🗿 ruGPT-3.5 13B
A language model designed for the Russian language. As the name suggests, this model has 13 billion parameters. It's our largest model to date and was used in the training of GigaChat. For more details, refer to the article.
🚀 Quick Start
The ruGPT - 3.5 13B is a powerful language model for Russian.
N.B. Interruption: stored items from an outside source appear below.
== run 1 ==
Design chip_to_symbol, start of the top module:
module chip_to_symbol 
(
input logic         i_clk,
input logic         i_rst_n,
input logic         i_stream,
input logic         i_stream_valid,
output logic [3:0]  o_symbol,
output logic        o_symbol_valid       
);
logic [4:0] r_bit_counter;
logic [31:0] r_received_chip;
logic [5:0] s_ones_counter[15:0];
logic	[31:0]	chip_values [15:0];  
initial 
begin
	chip_values[0] 		=  32'b11011001110000110101001000101110;
	chip_values[8] 		=  32'b11101101100111000011010100100010;
	chip_values[4] 		=  32'b00101110110110011100001101010010;
	chip_values[12] 	=  32'b00100010111011011001110000110101;
	chip_values[2] 		=  32'b01010010001011101101100111000011;
	chip_values[10] 	=  32'b00110101001000101110110110011100;
	chip_values[6] 		=  32'b11000011010100100010111011011001;
	chip_values[14] 	=  32'b10011100001101010010001011101101;
	chip_values[1] 		=  32'b10001100100101100000011101111011;
	chip_values[9] 		=  32'b10111000110010010110000001110111;
	chip_values[5] 		=  32'b01111011100011001001011000000111;
	chip_values[13] 	=  32'b01110111101110001100100101100000;
	chip_values[3]		=  32'b00000111011110111000110010010110;
	chip_values[11]		=  32'b01100000011101111011100011001001;
	chip_values[7] 		=  32'b10010110000001110111101110001100;
	chip_values[15] 	=  32'b11001001011000000111011110111000;
end
  ...
For scale: ~100 flip-flops.
clock: 4.05 ns
lec_check: 0
abc_area: 1
cap_margin: 15
core_margin: 2
core_utilization: 72
cts_cluster_diameter: 353
cts_cluster_size: 72
hold_slack_margin: -0.09
slew_margin: 20
tns_end_percent: 5
run.sh (not shown) runs the stock make flow with config.mk's settings and CLKGATE_MAP_FILE=.
Complete run, failing final checks: run 1, reason negative setup slack.
Setup changes, run 1 to run 2
Settings: SETUP_SLACK_MARGIN now -0.57, previously not set; CTS_CLUSTER_SIZE no longer set, was 72; ABC_AREA no longer set, was 1; CTS_CLUSTER_DIAMETER no longer set, was 353; CAP_MARGIN now 20, was 15; HOLD_SLACK_MARGIN no longer set, was -0.09; TNS_END_PERCENT no longer set, was 5; the clock period (ns, I/O delays scaled along) now 9.16, was 4.05.
Findings:
- Taking run 1 as the reference point, the number of standard cells reported by yosys of run 2 falls by 244.
- Relative to run 1, cell count after synthesis has decreased by about 8% in run 2.
- Run 2 went all the way through synthesis, placement and routing and the layout is clean on timing, DRC and antenna.
- Core area was lower in run 1 than in run 2.
- Compared with run 1, run 2 instantiates a smaller number of cells.
- When the final numbers for run 1 and run 2 were put side by side, the row count turned out to be greater in run 2.
- In the tables for run 1 and run 2, overall routing resource usage reads higher with run 1.
### run 2 -> run 3
Settings: CTS_CLUSTER_SIZE newly set to 17; SETUP_SLACK_MARGIN changed from -0.57 to 0.93; the clock period (ns, I/O delays scaled along) changed from 9.16 to 3.12.
--- outcome ---
Among run 2 and run 3, the run that stopped before the end is run 3, and it is the only one.
The flow ended early for run 3: it failed with a tool error in clock tree synthesis (4_1_cts).
Compared with run 2, in run 3 count of buffers inserted at the top-level ports about even, die outline area stayed essentially flat.
HPWL after detailed placement was higher in the run labelled run 3.
Changes observed in run 3 relative to run 2: post-detailed-placement cell area moved up; pre-CTS setup slack moved down.
The inputs of run 4 differ from those of run 3 as listed below.
Settings: changing CORE_UTILIZATION from 72 to 61; setting TNS_END_PERCENT to 70 for the first time; removing CTS_CLUSTER_SIZE (formerly 17); removing SETUP_SLACK_MARGIN (formerly 0.93); changing the clock period (ns, I/O delays scaled along) from 3.12 to 10.0.
Findings:
- Going from run 3 to run 4, post-DP HPWL shrank by more than 10%.
- Diff run 4..run 3 | yosys-reported design area after synthesis | unchanged
- Number of nets produced by synthesis: run 4 vs run 3 identical
- Run 4 | stages: all done | timing, DRC, antenna: all pass
- Delta (run 4 minus run 3): placed cell area lost about 19%, die outline height saw an increase.
- Die size deteriorates in run 4 relative to run 3.
- Chip width (run 3 / run 4): 0.922
- Run 4 against run 3: number of instances in the synthesized netlist essentially unchanged, minimum setup slack after placement increased 5.06 ns.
It offers high - quality language generation capabilities.
✨ Features
- Large - scale Model: With 13 billion parameters, it can handle complex language tasks.
- Diverse Training Data: Trained on a wide range of data sources including various domains, code, and legal documents.
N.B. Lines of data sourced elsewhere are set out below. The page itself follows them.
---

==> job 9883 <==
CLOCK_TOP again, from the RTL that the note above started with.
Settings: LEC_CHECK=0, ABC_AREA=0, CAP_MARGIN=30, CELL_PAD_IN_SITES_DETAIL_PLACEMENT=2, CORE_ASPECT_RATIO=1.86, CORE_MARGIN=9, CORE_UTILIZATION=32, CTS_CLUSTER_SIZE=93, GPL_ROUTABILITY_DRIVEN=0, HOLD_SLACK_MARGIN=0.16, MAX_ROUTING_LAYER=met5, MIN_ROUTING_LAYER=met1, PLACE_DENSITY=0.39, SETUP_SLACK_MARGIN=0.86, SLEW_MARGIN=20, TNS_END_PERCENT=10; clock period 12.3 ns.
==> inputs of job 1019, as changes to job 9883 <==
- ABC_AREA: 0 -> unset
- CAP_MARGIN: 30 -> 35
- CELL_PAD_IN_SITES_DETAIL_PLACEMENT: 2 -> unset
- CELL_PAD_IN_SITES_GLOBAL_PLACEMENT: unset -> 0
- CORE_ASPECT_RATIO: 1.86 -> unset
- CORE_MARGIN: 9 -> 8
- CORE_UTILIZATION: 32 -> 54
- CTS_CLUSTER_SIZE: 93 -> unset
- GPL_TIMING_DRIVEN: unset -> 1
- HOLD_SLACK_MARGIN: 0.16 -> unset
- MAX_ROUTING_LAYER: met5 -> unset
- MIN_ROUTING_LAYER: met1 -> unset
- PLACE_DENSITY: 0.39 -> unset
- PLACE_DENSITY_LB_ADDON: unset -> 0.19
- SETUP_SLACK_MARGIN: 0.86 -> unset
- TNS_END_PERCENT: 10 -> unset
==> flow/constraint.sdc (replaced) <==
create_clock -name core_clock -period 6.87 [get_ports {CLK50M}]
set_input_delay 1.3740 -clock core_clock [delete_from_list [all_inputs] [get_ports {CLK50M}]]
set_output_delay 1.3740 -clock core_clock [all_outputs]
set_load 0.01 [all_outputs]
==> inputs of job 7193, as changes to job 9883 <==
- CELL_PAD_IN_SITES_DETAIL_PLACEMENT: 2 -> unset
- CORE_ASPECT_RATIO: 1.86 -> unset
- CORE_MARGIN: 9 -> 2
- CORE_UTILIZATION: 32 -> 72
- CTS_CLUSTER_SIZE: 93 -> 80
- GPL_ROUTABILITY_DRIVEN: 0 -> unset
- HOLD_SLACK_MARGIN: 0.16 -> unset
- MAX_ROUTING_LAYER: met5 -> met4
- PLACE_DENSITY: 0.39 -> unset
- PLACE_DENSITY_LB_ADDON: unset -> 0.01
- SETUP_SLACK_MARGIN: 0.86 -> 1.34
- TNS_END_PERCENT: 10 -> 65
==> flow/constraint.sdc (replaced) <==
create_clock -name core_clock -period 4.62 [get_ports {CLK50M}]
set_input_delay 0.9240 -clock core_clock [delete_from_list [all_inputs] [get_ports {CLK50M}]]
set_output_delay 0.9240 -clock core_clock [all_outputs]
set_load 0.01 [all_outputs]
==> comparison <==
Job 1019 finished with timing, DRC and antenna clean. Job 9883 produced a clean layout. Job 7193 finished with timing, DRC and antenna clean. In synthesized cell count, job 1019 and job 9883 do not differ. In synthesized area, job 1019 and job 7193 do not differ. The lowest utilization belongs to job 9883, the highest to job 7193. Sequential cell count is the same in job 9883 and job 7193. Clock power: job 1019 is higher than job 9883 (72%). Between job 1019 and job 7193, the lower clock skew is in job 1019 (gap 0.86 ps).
Design Runner2048, start of the top module:
module Runner2048 (board_clk, VGA_R, VGA_G, VGA_B, hsync, vsync, clk, blank_n, rst, inputnums);
input board_clk, rst; 
input [3:0] inputnums; 
output hsync, vsync, clk, blank_n;
wire ce;  
clock_converter clocks(board_clk, rst, clk, ce);  
wire [9:0] xCount; 
wire [9:0] yCount;
wire ScreenArea;
VGA_Controller VGA(board_clk, rst, ce, xCount, yCount, ScreenArea, hsync, vsync, blank_n);
output reg [7:0]VGA_R, VGA_G, VGA_B;
reg R;
reg G;
reg B;
reg Rn, Gn, Bn;  
wire game_over;
wire win;
wire game_over_text = 1'b0;  
wire win_text = 1'b0;  
reg [11:0] row0[3:0];
reg [11:0] row1[3:0];
reg [11:0] row2[3:0];
reg [11:0] row3[3:0];
assign game_over = ((row0[0] !== row0[1]) && (row0[0] !== row1[0]) && (row0[1] !== row1[1]) && (row0[1] !== row0[2]) &&(row0[2] !== row1[2]) &&
	(row0[2] !== row0[3]) && (row0[3] !== row1[3]) && (row1[0] !== row1[1]) && (row1[0] !== row2[0]) && (row1[1] !== row2[1]) && 
	(row1[1] !== row1[2]) && (row1[2] !== row1[3]) && (row1[2] !== row2[2]) && (row1[3] !== row2[3]) && (row2[0] !== row2[1]) && 
	(row2[0] !== row3[0]) && (row2[1] !== row2[2]) && (row2[1] !== row3[1]) && (row2[2] !== row3[2]) && (row2[2] !== row2[3]) && 
	(row2[3] !== row3[3]) && (row3[0] !== row3[1]) && (row3[1] !== row3[2]) && (row3[2] !== row3[3])&&(row0[0] !== 0)&&
  ...
Size in the first run: ~7000 cells after synthesis, about 34 I/O pins.
clock: 6.34 ns
lec_check: 0
abc_area: 1
cap_margin: 5
core_margin: 2
core_utilization: 72
cts_cluster_diameter: 27
cts_cluster_size: 80
place_density_lb_addon: 0.2
setup_slack_margin: 1.6
slew_margin: 20
run.sh (not shown) runs the stock make flow with config.mk's settings and CLKGATE_MAP_FILE=.
The first run passed the timing, design-rule and antenna checks.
- Used in GigaChat: Served as the foundation for training GigaChat.
📦 Installation
No installation steps were provided in the original document, so this section is skipped.
💻 Usage Examples
Basic Usage
request = "Стих про программиста может быть таким:"
encoded_input = tokenizer(request, return_tensors='pt', \
add_special_tokens=False).to('cuda:0')
output = model.generate(
**encoded_input,
num_beams=2,
do_sample=True,
max_new_tokens=100
)
print(tokenizer.decode(output[0], skip_special_tokens=True))
>>> Стих про программиста может быть таким:
Программист сидит в кресле,
Стих сочиняет он про любовь,
Он пишет, пишет, пишет, пишет...
И не выходит ни черта!
Advanced Usage
request = "Нейронная сеть — это"
encoded_input = tokenizer(request, return_tensors='pt', \
add_special_tokens=False).to('cuda:0')
output = model.generate(
**encoded_input,
num_beams=4,
do_sample=True,
max_new_tokens=100
)
print(tokenizer.decode(output[0], skip_special_tokens=True))
>>> Нейронная сеть — это математическая модель, состоящая из большого
количества нейронов, соединенных между собой электрическими связями.
Нейронная сеть может быть смоделирована на компьютере, и с ее помощью
можно решать задачи, которые не поддаются решению с помощью традиционных
математических методов.
request = "Гагарин полетел в космос в"
encoded_input = tokenizer(request, return_tensors='pt', \
add_special_tokens=False).to('cuda:0')
output = model.generate(
**encoded_input,
num_beams=2,
do_sample=True,
max_new_tokens=100
)
print(tokenizer.decode(output[0], skip_special_tokens=True))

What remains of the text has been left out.